Binding affinity of phytoconstituents with receptor binding domain of spike protein (S-RBD)
The phytoconstituents that bind to S-RBD are asparoside-C (− 7.16 kcal/mol), asparoside-D (− 7.06 kcal/mol), and shatavarin-I (− 6.52 kcal/mol) [35]. Literature reports that some well-known synthetic drugs that bind to S-RBD are azithromycin (− 7.0 kcal/mol), chloroquine (− 4.2 kcal/mol), and hydroxychloroquine (− 4.9 kcal/mol) [31]. This suggests that asparoside-C, asparoside-D, and shatavarin-I probably have similar binding energy when compared to the synthetic drug. However, a check-in drug-likeness for asparoside-C using the Molsoft database (www.molsoft.com/mprop/) suggested that there were three penalties of Lipin’s key rule of 5 with molecular weight 1212.61 (> 500), number of HBA 27 (> 10), and number of HBD 15 (> 5). Asparoside-D showed three penalties with molecular weight 1198.60 (> 500), number of HBA 27 (> 10), and number of HBD: 16 (> 5). Similarly, Shatavarin-I also showed 3 penalties of Lipin’s key rule of 5 with molecular weight 1066.56 (> 500), number of HBA 23 (> 10), and number of HBD 14 (> 5). Therefore, all three phytoconstituents must be chemically modified in the future for further studies to treat SARS-CoV-2.

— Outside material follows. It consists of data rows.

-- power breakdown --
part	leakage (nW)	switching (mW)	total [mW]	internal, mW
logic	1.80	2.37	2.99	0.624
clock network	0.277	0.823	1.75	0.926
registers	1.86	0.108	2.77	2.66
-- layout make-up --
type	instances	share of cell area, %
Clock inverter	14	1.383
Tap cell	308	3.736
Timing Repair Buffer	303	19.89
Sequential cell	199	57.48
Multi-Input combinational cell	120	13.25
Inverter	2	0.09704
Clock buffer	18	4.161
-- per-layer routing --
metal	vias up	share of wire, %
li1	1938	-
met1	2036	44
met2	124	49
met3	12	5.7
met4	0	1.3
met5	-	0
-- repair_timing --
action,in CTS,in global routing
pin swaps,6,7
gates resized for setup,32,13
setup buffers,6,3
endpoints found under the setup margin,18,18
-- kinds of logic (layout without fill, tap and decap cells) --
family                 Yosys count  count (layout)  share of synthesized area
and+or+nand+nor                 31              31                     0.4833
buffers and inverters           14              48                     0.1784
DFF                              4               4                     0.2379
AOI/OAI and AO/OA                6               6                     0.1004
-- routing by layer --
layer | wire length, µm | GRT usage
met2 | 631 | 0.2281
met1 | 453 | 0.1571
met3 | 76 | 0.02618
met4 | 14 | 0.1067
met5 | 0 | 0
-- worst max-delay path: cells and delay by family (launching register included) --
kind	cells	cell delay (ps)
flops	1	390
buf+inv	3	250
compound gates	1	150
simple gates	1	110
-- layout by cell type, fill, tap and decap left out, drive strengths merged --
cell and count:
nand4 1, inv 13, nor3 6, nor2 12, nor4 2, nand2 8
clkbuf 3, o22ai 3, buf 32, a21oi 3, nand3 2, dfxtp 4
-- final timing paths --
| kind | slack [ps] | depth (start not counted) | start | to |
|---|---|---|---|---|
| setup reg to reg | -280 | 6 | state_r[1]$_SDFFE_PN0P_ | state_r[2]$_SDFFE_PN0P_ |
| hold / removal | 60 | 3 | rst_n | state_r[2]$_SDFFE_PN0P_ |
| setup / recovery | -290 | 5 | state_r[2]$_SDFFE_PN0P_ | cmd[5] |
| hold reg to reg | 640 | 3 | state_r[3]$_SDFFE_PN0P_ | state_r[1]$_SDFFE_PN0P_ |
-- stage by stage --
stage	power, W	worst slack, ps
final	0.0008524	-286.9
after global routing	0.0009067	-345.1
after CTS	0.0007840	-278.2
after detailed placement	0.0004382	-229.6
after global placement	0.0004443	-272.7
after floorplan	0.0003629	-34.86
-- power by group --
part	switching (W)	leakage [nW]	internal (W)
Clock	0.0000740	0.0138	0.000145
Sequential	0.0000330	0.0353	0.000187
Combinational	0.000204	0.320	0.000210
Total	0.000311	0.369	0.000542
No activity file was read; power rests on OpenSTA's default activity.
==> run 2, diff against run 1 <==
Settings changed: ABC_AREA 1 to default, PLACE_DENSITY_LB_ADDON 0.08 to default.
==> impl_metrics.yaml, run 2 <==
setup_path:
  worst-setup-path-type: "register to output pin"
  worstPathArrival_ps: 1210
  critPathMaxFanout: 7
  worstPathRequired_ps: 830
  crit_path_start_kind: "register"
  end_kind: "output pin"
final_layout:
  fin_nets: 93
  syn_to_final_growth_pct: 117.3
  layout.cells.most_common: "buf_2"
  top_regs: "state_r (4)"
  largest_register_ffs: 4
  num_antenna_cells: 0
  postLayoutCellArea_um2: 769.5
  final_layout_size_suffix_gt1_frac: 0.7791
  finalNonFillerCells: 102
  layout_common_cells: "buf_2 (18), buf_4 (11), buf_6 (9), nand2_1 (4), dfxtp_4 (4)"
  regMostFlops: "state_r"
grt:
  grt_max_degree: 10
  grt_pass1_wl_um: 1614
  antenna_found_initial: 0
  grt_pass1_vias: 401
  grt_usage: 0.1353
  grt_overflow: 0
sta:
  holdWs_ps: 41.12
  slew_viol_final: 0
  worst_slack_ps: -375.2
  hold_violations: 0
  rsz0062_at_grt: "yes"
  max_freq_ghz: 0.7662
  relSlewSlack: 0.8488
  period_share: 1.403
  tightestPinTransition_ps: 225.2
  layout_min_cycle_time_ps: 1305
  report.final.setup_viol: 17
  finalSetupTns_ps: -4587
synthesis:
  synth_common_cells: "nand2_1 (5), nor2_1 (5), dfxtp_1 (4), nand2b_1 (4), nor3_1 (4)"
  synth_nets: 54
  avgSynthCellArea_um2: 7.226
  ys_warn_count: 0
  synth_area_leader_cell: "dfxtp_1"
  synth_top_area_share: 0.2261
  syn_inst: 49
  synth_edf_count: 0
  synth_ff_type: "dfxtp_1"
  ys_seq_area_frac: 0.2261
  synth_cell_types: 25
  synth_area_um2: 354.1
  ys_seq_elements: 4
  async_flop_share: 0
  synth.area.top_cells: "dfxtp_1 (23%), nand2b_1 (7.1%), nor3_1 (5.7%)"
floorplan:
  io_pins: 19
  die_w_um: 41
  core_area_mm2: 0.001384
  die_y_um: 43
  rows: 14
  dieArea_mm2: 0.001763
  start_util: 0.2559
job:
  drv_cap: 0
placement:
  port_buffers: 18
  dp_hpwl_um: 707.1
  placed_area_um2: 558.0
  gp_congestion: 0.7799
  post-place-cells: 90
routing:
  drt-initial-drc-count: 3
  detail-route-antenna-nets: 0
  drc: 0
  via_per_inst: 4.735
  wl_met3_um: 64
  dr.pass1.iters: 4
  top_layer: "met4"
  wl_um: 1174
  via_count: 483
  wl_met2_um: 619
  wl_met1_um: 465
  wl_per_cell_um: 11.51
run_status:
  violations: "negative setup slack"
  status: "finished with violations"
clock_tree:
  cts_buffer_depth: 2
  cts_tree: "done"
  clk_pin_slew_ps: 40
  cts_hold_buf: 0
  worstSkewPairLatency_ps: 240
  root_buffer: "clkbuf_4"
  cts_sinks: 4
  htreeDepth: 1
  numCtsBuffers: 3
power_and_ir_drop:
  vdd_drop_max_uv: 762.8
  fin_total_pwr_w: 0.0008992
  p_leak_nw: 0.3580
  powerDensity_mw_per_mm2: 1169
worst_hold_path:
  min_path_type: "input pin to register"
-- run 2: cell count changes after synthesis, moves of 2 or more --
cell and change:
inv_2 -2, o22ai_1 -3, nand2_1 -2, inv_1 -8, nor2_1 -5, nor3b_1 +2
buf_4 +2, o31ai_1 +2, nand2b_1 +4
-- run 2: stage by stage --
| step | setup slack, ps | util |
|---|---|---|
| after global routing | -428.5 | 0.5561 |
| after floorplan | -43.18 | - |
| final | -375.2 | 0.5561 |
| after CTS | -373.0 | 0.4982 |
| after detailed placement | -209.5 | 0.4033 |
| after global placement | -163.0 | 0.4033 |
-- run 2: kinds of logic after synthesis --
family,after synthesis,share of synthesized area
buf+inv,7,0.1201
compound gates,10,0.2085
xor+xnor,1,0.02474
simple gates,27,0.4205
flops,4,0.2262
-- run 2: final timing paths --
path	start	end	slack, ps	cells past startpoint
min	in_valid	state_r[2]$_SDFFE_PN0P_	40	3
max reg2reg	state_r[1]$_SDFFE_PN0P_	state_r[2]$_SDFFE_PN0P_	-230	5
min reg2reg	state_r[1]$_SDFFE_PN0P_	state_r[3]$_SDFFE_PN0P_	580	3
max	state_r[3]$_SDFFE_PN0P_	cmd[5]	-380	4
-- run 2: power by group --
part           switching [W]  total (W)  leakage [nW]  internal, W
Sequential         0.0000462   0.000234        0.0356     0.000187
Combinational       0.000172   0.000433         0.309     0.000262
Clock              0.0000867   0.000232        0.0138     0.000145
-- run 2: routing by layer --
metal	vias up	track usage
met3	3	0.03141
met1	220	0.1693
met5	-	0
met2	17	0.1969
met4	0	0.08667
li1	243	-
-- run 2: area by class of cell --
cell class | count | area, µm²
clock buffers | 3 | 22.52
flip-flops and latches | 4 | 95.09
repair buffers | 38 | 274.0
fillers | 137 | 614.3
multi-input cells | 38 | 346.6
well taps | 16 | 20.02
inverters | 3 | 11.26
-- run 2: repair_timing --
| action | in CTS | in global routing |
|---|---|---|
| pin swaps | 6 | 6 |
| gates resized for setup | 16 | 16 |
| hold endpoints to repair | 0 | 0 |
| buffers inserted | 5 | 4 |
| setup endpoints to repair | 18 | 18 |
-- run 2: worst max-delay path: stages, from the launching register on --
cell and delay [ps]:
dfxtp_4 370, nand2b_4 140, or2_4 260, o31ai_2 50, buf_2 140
==> src/flat_wrapper.sv <==
// flat-port wrapper written by rule: the top's interface ports become plain ports
module multi_channel_input_debouncer_unit_flat 
#(
    parameter int   NUM_INPUTS  = 8,
    parameter int   NUM_OUTPUTS = 3,
    localparam int  OUT_IDX_W   = (NUM_OUTPUTS > 1) ? $clog2(NUM_OUTPUTS) : 1,
    localparam int  CFG_W       = (NUM_INPUTS > NUM_OUTPUTS)
                                ? ((NUM_INPUTS > 16) ? NUM_INPUTS : 16)
                                : ((NUM_OUTPUTS > 16) ? NUM_OUTPUTS : 16)
)
  (i_clk, i_rst_n, i_cfg_we, i_cfg_idx, i_cfg_data, i_req_valid, i_req_req_type, i_req_raw_pins, i_req_now_ms, i_req_out_index, i_req_out_value, i_req_ready, o_res_valid, o_res_stable_levels, o_res_rose_mask, o_res_fell_mask, o_res_any_active, o_res_out_logic, o_res_out_pins, o_res_ready);
  mcid_in_if #(.NUM_INPUTS(NUM_INPUTS), .OUT_IDX_W((2))) i_req_i ();
  mcid_out_if #(.NUM_INPUTS(NUM_INPUTS), .NUM_OUTPUTS(NUM_OUTPUTS)) o_res_i ();
  input  logic i_clk;
  input  logic i_rst_n;
  input  logic i_cfg_we;
  input  mcid_pkg::t_cfg_idx i_cfg_idx;
  input  logic [CFG_W-1:0] i_cfg_data;
  input wire logic [$bits(i_req_i.valid)-1:0] i_req_valid;
  input wire logic [$bits(i_req_i.req_type)-1:0] i_req_req_type;
  input wire logic [$bits(i_req_i.raw_pins)-1:0] i_req_raw_pins;
  input wire logic [$bits(i_req_i.now_ms)-1:0] i_req_now_ms;
  input wire logic [$bits(i_req_i.out_index)-1:0] i_req_out_index;
  input wire logic [$bits(i_req_i.out_value)-1:0] i_req_out_value;
  output wire logic [$bits(i_req_i.ready)-1:0] i_req_ready;
  output wire logic [$bits(o_res_i.valid)-1:0] o_res_valid;
  output wire logic [$bits(o_res_i.stable_levels)-1:0] o_res_stable_levels;
  output wire logic [$bits(o_res_i.rose_mask)-1:0] o_res_rose_mask;
  output wire logic [$bits(o_res_i.fell_mask)-1:0] o_res_fell_mask;
  output wire logic [$bits(o_res_i.any_active)-1:0] o_res_any_active;
  output wire logic [$bits(o_res_i.out_logic)-1:0] o_res_out_logic;
  output wire logic [$bits(o_res_i.out_pins)-1:0] o_res_out_pins;
  input wire logic [$bits(o_res_i.ready)-1:0] o_res_ready;
  assign i_req_i.valid = i_req_valid;
  assign i_req_i.req_type = i_req_req_type;
  assign i_req_i.raw_pins = i_req_raw_pins;
  assign i_req_i.now_ms = i_req_now_ms;
  assign i_req_i.out_index = i_req_out_index;
  assign i_req_i.out_value = i_req_out_value;
  assign i_req_ready = i_req_i.ready;
  assign o_res_valid = o_res_i.valid;
  assign o_res_stable_levels = o_res_i.stable_levels;
  assign o_res_rose_mask = o_res_i.rose_mask;
  assign o_res_fell_mask = o_res_i.fell_mask;
  assign o_res_any_active = o_res_i.any_active;
  assign o_res_out_logic = o_res_i.out_logic;
  assign o_res_out_pins = o_res_i.out_pins;
  assign o_res_i.ready = o_res_ready;
  multi_channel_input_debouncer_unit #(.NUM_INPUTS(NUM_INPUTS), .NUM_OUTPUTS(NUM_OUTPUTS)) u_core (.i_clk(i_clk), .i_rst_n(i_rst_n), .i_cfg_we(i_cfg_we), .i_cfg_idx(i_cfg_idx), .i_cfg_data(i_cfg_data), .i_req(i_req_i), .o_res(o_res_i));
endmodule
===== config.mk =====
export PLATFORM = sky130hd
export DESIGN_NAME = tx_rx_relay_sequencer
export DESIGN_NICKNAME = d
export VERILOG_FILES = /design/src/trs_pkg.sv /design/src/trs_ucode.sv /design/src/trs_datapath.sv /design/src/tx_rx_relay_sequencer.sv
export VERILOG_INCLUDE_DIRS = /design/src /design/src/src
export SDC_FILE = /design/constraint.sdc
export NUM_CORES = 1
export LEC_CHECK = 0
export BUFFER_PORTS_ARGS = -buffer_cell sky130_fd_sc_hd__buf_2
export CORE_MARGIN = 2
export CORE_UTILIZATION = 39
export DETAILED_ROUTE_END_ITERATION = 7
export RECOVER_POWER = 25
export SYNTH_ARGS = -nofsm -noshare
export SYNTH_HDL_FRONTEND = slang
export SYNTH_SLANG_ARGS = --single-unit
export TNS_END_PERCENT = 20

===== constraint.sdc =====
create_clock -name clk -period 11.4 [get_ports clk]
set_input_delay 0 -clock clk [delete_from_list [all_inputs] [get_ports clk]]
set_output_delay 0 -clock clk [all_outputs]
set_load 0.01 [all_outputs]
--- src/hw/rtl/debug_packet_receiver_core.sv ---
// Debug packet receiver top level: input register, parse logic, result register.
// Depends on dpr_pkg.
`timescale 1ns / 1ps

// Receives '$' body '#' hex hex packets one byte per item and gives exactly one
// result item per byte: nothing, a payload byte, packet good, checksum bad
// (answer with '-'), or an interrupt for 0x03 outside a packet. An item passes
// an input register and a result register, and a new byte is taken every cycle
// while results are drained; the phase, sum and nibble registers update as each
// byte leaves the input register.
module debug_packet_receiver_core (
  input  logic       clk_i,
  input  logic       rst_ni,
  input  logic       in_valid_i,
  output logic       in_ready_o,
  input  logic [7:0] rx_byte_i,
  output logic       out_valid_o,
  input  logic       out_ready_i,
  output logic [2:0] event_res_o,
  output logic [7:0] payload_byte_o,
  output logic [7:0] sent_sum_o,
  output logic [7:0] computed_sum_o
);

  logic             in_vld_q;
  logic [7:0]       in_byte_q;
  logic             out_vld_q;
  dpr_pkg::event_e  ev_q, ev_d;
  logic [7:0]       pay_q, pay_d, sent_q, sent_d, comp_q, comp_d;

  dpr_pkg::phase_e  phase_q, phase_d;
  logic [7:0]       sum_q, sum_d;
  logic [3:0]       hi_q, hi_d;
  logic             derr_q, derr_d;

  logic             out_free, s1_free, s1_fire;
  dpr_pkg::hex_t    hx;

  assign out_free   = !out_vld_q || out_ready_i;
  assign s1_fire    = in_vld_q && out_free;
  assign s1_free    = !in_vld_q || out_free;
  assign in_ready_o = s1_free;

  always_comb begin
    hx      = dpr_pkg::hex_decode(in_byte_q);
    phase_d = phase_q;
    sum_d   = sum_q;
    hi_d    = hi_q;
    derr_d  = derr_q;
    ev_d    = dpr_pkg::EV_NONE;
    pay_d   = 8'd0;
    sent_d  = 8'd0;
    comp_d  = 8'd0;
    case (phase_q)
      dpr_pkg::PH_HUNT: begin
        if (in_byte_q == dpr_pkg::StartMark) begin
          phase_d = dpr_pkg::PH_BODY;
          sum_d   = 8'd0;
          hi_d    = 4'd0;
          derr_d  = 1'b0;
        end else if (in_byte_q == dpr_pkg::InterruptByte) begin
          ev_d = dpr_pkg::EV_INTR;
        end
      end
      dpr_pkg::PH_BODY: begin
        if (in_byte_q == dpr_pkg::EndMark) begin
          phase_d = dpr_pkg::PH_DIG1;
        end else begin
          sum_d = sum_q + in_byte_q;
          ev_d  = dpr_pkg::EV_PAYLOAD;
          pay_d = in_byte_q;
        end
      end
      dpr_pkg::PH_DIG1: begin
        hi_d    = hx.nib;
        derr_d  = !hx.ok;
        phase_d = dpr_pkg::PH_DIG2;
      end
      default: begin
        sent_d  = {hi_q, hx.nib};
        comp_d  = sum_q;
        ev_d    = (hx.ok && !derr_q && (sent_d == sum_q)) ? dpr_pkg::EV_GOOD
                                                          : dpr_pkg::EV_BAD;
        phase_d = dpr_pkg::PH_HUNT;
      end
    endcase
  end

  always_ff @(posedge clk_i or negedge rst_ni) begin
    if (!rst_ni) begin
      in_vld_q  <= 1'b0;
      out_vld_q <= 1'b0;
      phase_q   <= dpr_pkg::PH_HUNT;
      sum_q     <= 8'd0;
      hi_q      <= 4'd0;
      derr_q    <= 1'b0;
    end else begin
      if (s1_free) begin
        in_vld_q <= in_valid_i;
      end
      if (out_free) begin
        out_vld_q <= in_vld_q;
      end
      if (s1_fire) begin
        phase_q <= phase_d;
        sum_q   <= sum_d;
        hi_q    <= hi_d;
        derr_q  <= derr_d;
      end
    end
  end

  always_ff @(posedge clk_i) begin
    if (s1_free && in_valid_i) begin
      in_byte_q <= rx_byte_i;
    end
    if (s1_fire) begin
      ev_q   <= ev_d;
      pay_q  <= pay_d;
      sent_q <= sent_d;
      comp_q <= comp_d;
    end
  end

  assign out_valid_o    = out_vld_q;
  assign event_res_o    = ev_q;
  assign payload_byte_o = pay_q;
  assign sent_sum_o     = sent_q;
  assign computed_sum_o = comp_q;

  a_good_match: assert property (@(posedge clk_i) disable iff (!rst_ni)
    (out_vld_q && ev_q == dpr_pkg::EV_GOOD) |-> (sent_q == comp_q))
    else $error("good packet reported with mismatched sums");

  a_payload_only: assert property (@(posedge clk_i) disable iff (!rst_ni)
    (out_vld_q && ev_q != dpr_pkg::EV_PAYLOAD) |-> (pay_q == 8'd0))
    else $error("payload byte set on non-payload event");

  a_dig2_hunt: assert property (@(posedge clk_i) disable iff (!rst_ni)
    (s1_fire && phase_q == dpr_pkg::PH_DIG2) |=>
      (phase_q == dpr_pkg::PH_HUNT && out_vld_q &&
       (ev_q == dpr_pkg::EV_GOOD || ev_q == dpr_pkg::EV_BAD)))
    else $error("second checksum digit did not close the packet");

  a_drain: assert property (@(posedge clk_i) disable iff (!rst_ni)
    (in_vld_q && out_free) |=> out_vld_q)
    else $error("item lost between input and result register");

endmodule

Binding affinity of phytoconstituents with E protein
As per the literature, we found 3 phytoconstituents that act on the E protein target, viz., belachinal (− 11.46 kcal/mol), macaflavanone E (− 11.07 kcal/mol), and vibsanol B (− 11.01 kcal/mol) [36]. Moreover, some of the synthetic antiviral drugs that bind to E protein include glecaprevir (− 11.8 kcal/mol), saquinavir (− 10.7 kcal/mol), and simeprevir (− 11.3 kcal/mol) [37]. This suggests that belachinal binding energy towards E protein is more or less similar to that of the reported synthetic drugs. However, a check-in drug-likeness for belachinal using Molsoft database (www.molsoft.com/mprop/) suggested that there is only one penalty of Lipin’s key rule of 5 with mol logP 5.78 (> 5). Therefore, the phytoconstituents like belachinal can be chemically modified and approached for studying anti-SARS-CoV-2 properties. In addition, compounds like macaflavanone E and vibsanol B (Fig. 5) have similar binding energy to synthetic drugs that bind to E protein. Moreover, it passes the drug-likeness. However, there was no evidence of its preclinical or clinical studies to determine its effect on SARS-CoV-2, creating a major gap in research. Hence, macaflavanone E and vibsanol B can be further explored for their effect on SARS-CoV-2.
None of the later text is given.